12. Neoclassicisme in het interbellum Flashcards
12.1 Algemene karakterisering
A) PERIODISERING B) KENMERKEN C) L'ECOLE ROMANE D) ACTION FRANCAISE E) NEOCLASSICISME IN NL EN VL F) NEOKLASSIEKE OPVATTINGEN
12.1 Algemene karakterisering
A) PERIODISERING
PERIODISERING
- modernisme in de poëzie
- 1914-1925
- waren paria’s
- werden niet echt gewaardeerd
- dichters zoals PvO
NEOCLASSICISME
- 1920-1930
- dominant, mainstream
- terugkeer naar klassieke traditie
- ook al in jaren ‘10 en ‘20
- tijdens WOI (frontgeneratie in Westhoek)
12.1 Algemene karakterisering
B) KENMERKEN
- traditie is toonaangevend
- terugkeer naar het ‘gewone’ na de explosie van vernieuwing
- neoclassicisme < Frankrijk
- classicisme (bienséance, vraisemblance; Boileau)
- hiervan dus revival tijdens interbellum
12.1 Algemene karakterisering
C) L’ECOLE ROMANE
Frankrijk: 1890: neoclassicisme manifesteert zich, dus veel vroeger dan hier door 2 FACTOREN
1) L’ECOLE ROMANE
- grondleggers: Moréas en Maurras
- natuurlijkheid staat centraal
- Verlaine is het voorbeeld
- poëtica die gebaseerd is op eenheid en authenticiteit
- Verlaine (zanger van de weemoed, heimwee, nostalgie, persoonlijke gemoedstoestand, eenvoudig tg, conventies volgen die voorgeschreven staan, terugkeer naar klassieke traditie)
- Jean Moréas
- geboren in Athene
- pleitbezorger van het symbolisme
- nadien symbolisme volledig losgelaten
- dan anti-symbolistische poëtica
12.1 Algemene karakterisering
D) ACTION FRANCAISE
Frankrijk: 1890: neoclassicisme manifesteert zich, dus veel vroeger dan hier door 2 FACTOREN
2) ACTION FRANCAISE
- monarchistische, conservatieve, katholieke, reactionaire, nationalistische beweging
- behoudsgezindheid
- predikte terugkeer naar traditie
- dat heeft zich vertaald in de literatuur
- Maurras
- werd internationaal verschijnsel
12.1 Algemene karakterisering
E) NEOCLASSICISME IN NEDERLAND EN VLAANDEREN
1) NEDERLAND
- discussie over ‘de bezielde romantiek’ in ‘DE BEWEGING’ van Verwey (met Bloem en Van Nijlen)

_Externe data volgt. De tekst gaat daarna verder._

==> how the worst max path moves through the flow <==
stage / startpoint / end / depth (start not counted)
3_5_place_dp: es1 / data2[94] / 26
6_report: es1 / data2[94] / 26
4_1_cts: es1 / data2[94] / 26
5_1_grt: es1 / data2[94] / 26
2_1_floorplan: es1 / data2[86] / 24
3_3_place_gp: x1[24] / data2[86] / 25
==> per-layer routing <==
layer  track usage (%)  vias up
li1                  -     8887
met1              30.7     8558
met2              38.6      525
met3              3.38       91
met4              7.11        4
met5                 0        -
Source: an optimization exercise on an open RTL-to-GDS flow (aim: small area, a short achievable clock period and few clock cycles). Production flows keep margins and buffers that such runs may drop. RTL that was checked went through simulation tests only; none was proved equivalent to the original. Function not checked in run 3: the RTL went through the layout flow alone.

--- design/flow/config.mk ---
export PLATFORM = sky130hd
export DESIGN_NAME = vbsort16
export DESIGN_NICKNAME = vbsort16
export VERILOG_FILES = /design/flow/design.v
export SDC_FILE = /design/flow/constraint.sdc
export NUM_CORES = 8
export LEC_CHECK = 0
export CAP_MARGIN = 20
export CORE_AREA = 10 10 790 790
export DIE_AREA = 0 0 800 800
export PLACE_DENSITY = 0.4
export SLEW_MARGIN = 20
--- design/flow/constraint.sdc ---
create_clock -name core_clock -period 9.0 [get_ports {clk}]
set_input_delay 1.8000 -clock core_clock [delete_from_list [all_inputs] [get_ports {clk}]]
set_output_delay 1.8000 -clock core_clock [all_outputs]
set_load 0.01 [all_outputs]
--- design/flow/design.v ---
module vbsort16 (
    input  wire         clk,
    input  wire         rst,           
    input  wire         in_valid,
    output wire         in_ready,
    input  wire [511:0] in_key,        
    input  wire [15:0]  in_s,          
    input  wire [15:0]  in_n,          
    input  wire [511:0] in_pay,        
    input  wire         desc,
    input  wire         nulls_first,
    input  wire         unsigned_key,
    output wire         out_valid,
    input  wire         out_ready,
    output wire [511:0] out_key,
    output wire [15:0]  out_s,
    output wire [15:0]  out_n,
    output wire [511:0] out_pay
);
    localparam [1:0] S_IDLE = 2'd0,
                     S_SORT = 2'd1,
                     S_OUT  = 2'd2;
    localparam EW = 66;            
    reg [1:0]        state;
    reg [3:0]        step;         
    reg [EW*16-1:0]  ev;           
    reg              desc_r, nf_r, uns_r;
    assign in_ready  = (state == S_IDLE);
    assign out_valid = (state == S_OUT);
    reg [2:0] st_t;
    reg [1:0] st_d;
    always @(*) begin
        case (step)
            4'd0:    begin st_t = 3'd1; st_d = 2'd0; end
            4'd1:    begin st_t = 3'd2; st_d = 2'd1; end
            4'd2:    begin st_t = 3'd2; st_d = 2'd0; end
            4'd3:    begin st_t = 3'd3; st_d = 2'd2; end
            4'd4:    begin st_t = 3'd3; st_d = 2'd1; end
            4'd5:    begin st_t = 3'd3; st_d = 2'd0; end
            4'd6:    begin st_t = 3'd4; st_d = 2'd3; end
            4'd7:    begin st_t = 3'd4; st_d = 2'd2; end
            4'd8:    begin st_t = 3'd4; st_d = 2'd1; end
            default: begin st_t = 3'd4; st_d = 2'd0; end
        endcase
    end
    function [1:0] cls(input s, input n, input nf);
        if (n)       cls = nf ? 2'd0 : 2'd1;
        else if (s)  cls = nf ? 2'd1 : 2'd0;
        else         cls = 2'd2;
    endfunction
    function earlier(input [EW-1:0] x, input [EW-1:0] y, input nf, input dsc, input uns);
        reg [1:0]  cx, cy;
        reg [31:0] kx, ky;
        reg        klt, kgt;
        begin
            cx = cls(x[65], x[64], nf);
            cy = cls(y[65], y[64], nf);
            kx = {x[63] ^ ~uns, x[62:32]};
            ky = {y[63] ^ ~uns, y[62:32]};
            klt = dsc ? (kx > ky) : (kx < ky);
            kgt = dsc ? (kx < ky) : (kx > ky);
            earlier = (cx < cy) || (cx == cy && (klt || (!kgt && x[31:0] < y[31:0])));
        end
    endfunction
    wire [EW*16-1:0] nv;
    genvar gp;
    generate
        for (gp = 0; gp < 16; gp = gp + 1) begin : g_pos
            wire [EW-1:0] self = ev[EW*gp +: EW];
            reg  [EW-1:0] partner;
            reg           lower, asc;
            always @(*) begin
                case (st_d)
                    2'd0:    partner = ev[EW*(gp ^ 1) +: EW];
                    2'd1:    partner = ev[EW*(gp ^ 2) +: EW];
                    2'd2:    partner = ev[EW*(gp ^ 4) +: EW];
                    default: partner = ev[EW*(gp ^ 8) +: EW];
                endcase
                lower = ((gp >> st_d) & 1) == 0;
                asc   = ((gp >> st_t) & 1) == 0;
            end
            wire take_earlier = (lower == asc);
            wire use_partner  = take_earlier ? earlier(partner, self, nf_r, desc_r, uns_r)
                                             : earlier(self, partner, nf_r, desc_r, uns_r);
            assign nv[EW*gp +: EW] = use_partner ? partner : self;
            assign out_s[gp]            = self[65];
            assign out_n[gp]            = self[64];
            assign out_key[32*gp +: 32] = self[63:32];
            assign out_pay[32*gp +: 32] = self[31:0];
        end
    endgenerate
    integer i;
    always @(posedge clk) begin
        if (rst) begin
            state <= S_IDLE;
        end else begin
            case (state)
                S_IDLE: begin
                    if (in_valid) begin
                        for (i = 0; i < 16; i = i + 1)
                            ev[EW*i +: EW] <= {in_s[i], in_n[i], in_key[32*i +: 32], in_pay[32*i +: 32]};
                        desc_r <= desc;
                        nf_r   <= nulls_first;
                        uns_r  <= unsigned_key;
                        step   <= 4'd0;
                        state  <= S_SORT;
                    end
                end
                S_SORT: begin
                    ev   <= nv;
                    step <= step + 4'd1;
                    if (step == 4'd9)
                        state <= S_OUT;
                end
                S_OUT: begin
                    if (out_ready)
                        state <= S_IDLE;
                end
                default: state <= S_IDLE;
            endcase
        end
    end
endmodule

- dispuut tussen verschillende figuren
- G Grossaert (reactionair)
- waar moeten we naartoe met de poëzie
- neoclassicisme maakt opgang
2) VLAANDEREN
- T FONTEINTJE
- opgericht tegen ‘RUIMTE’ (hum. expr)
- was niet op de wereld gericht
- Gents
- afwijzing van modernisme
- redactie o.a. Richard Minne
12.1 Algemene karakterisering
F) NEOKLASSIEKE OPVATTINGEN
THEMATIEK
1) cultiveren van de eeuwige schoonheid
- al bij de Tachtigers
- schoonheid moet onsterfelijk zijn
2) vormschoonheid
- technisch beheersen van regels
NEOCLASSICI
- eigenlijk romantici
- terug naar het verleden
- eenvoudige poëzie schrijven
- heldere taal
- over de schoonheid
- gedicht als spiegel van de ziel
- belijdenispoëzie
INTERBELLUM
- sporen NIEUWE ZAKELIJKHEID
- reactie activisme (Elsschot)
- afwijzing totalitarisme (Greshoff)
12.2 Enkele hoofdfiguren
1) Jacques Bloem
2) Jan Van Nijlen
3) Richard Minne
4) Maurice Gilliams
5) Gerrit Achterberg
1) Jacques Bloem
- meest zuivere vertegenwoordiger van neoclassicisme
- anti-modernistisch, symbolistische poëtica
- terugkeer naar traditie
- terug aanknopen bij vroeger
- liefde voor de traditie
- vanuit de ziel en de schoonheid
MOTIEVEN
- condition humaine
- de mens is begrensd
- daarom vormbeperkingen
- geen heroïek
- niet gericht op de kosmos
- hybris is hen vreemd
- besef van de beperktheid van de mens
HET VERLANGEN
- debuut
- verlangen naar wat er niet meer is (romantisch)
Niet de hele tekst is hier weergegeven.